Novas regras de benefícios vão afetar jovens e informais, diz economista
05/01/2015
 
As mudanças no acesso a benefícios sociais, anunciadas pelo governo nos últimos dias de dezembro, vão afetar principalmente os trabalhadores que estãi entrando no mercado de trabalho formal, como os mais jovens e os que deixaram a informalidade.

Mais expostos a empregos de curta duração, esses trabalhadores terão mais dificuldade em obter os benefícios sociais, como seguro-desemprego e o abono salarial.

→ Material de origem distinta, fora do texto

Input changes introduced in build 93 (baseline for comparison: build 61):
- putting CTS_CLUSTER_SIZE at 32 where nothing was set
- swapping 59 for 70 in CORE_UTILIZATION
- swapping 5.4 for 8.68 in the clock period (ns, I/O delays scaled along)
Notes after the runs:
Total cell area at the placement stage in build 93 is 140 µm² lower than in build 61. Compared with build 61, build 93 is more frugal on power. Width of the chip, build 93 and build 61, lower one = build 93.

O governo aumentou o prazo mínimo de carência para que os trabalhadores com carteira assinada tenham acesso aos auxílios. No seguro-desemprego, o prazo mínimo subiu para 18 meses e, no abono, para seis meses.

"As novas regras são muito ruins para os que estão entrando no mercado de trabalho", disse o economista Ricardo Paes de Barros, subsecretário de Assuntos Estratégicos da Presidência e um dos principais estudiosos sobre distribuição de renda no país.

"Para quem está vindo do setor informal, é natural que o emprego seja de curta duração. Então, para esses entrantes, a vida será mais dura a partir de 2015."

O governo anunciou as medidas como forma de conter abusos. Só em 2014, serão pagos R$ 32 bilhões em seguro-desemprego. Segundo estudo do Dieese e do Ministério do Trabalho, só entre 2002 e 2012, as despesas com o abono aumentaram quatro vezes, e os gastos com o seguro-desemprego dobraram.

Formalização
Paes de Barros observa, porém, que parte dessa alta é resultado da própria formalização do mercado de trabalho, com o consequente aumento dos empregados que têm direito aos benefícios.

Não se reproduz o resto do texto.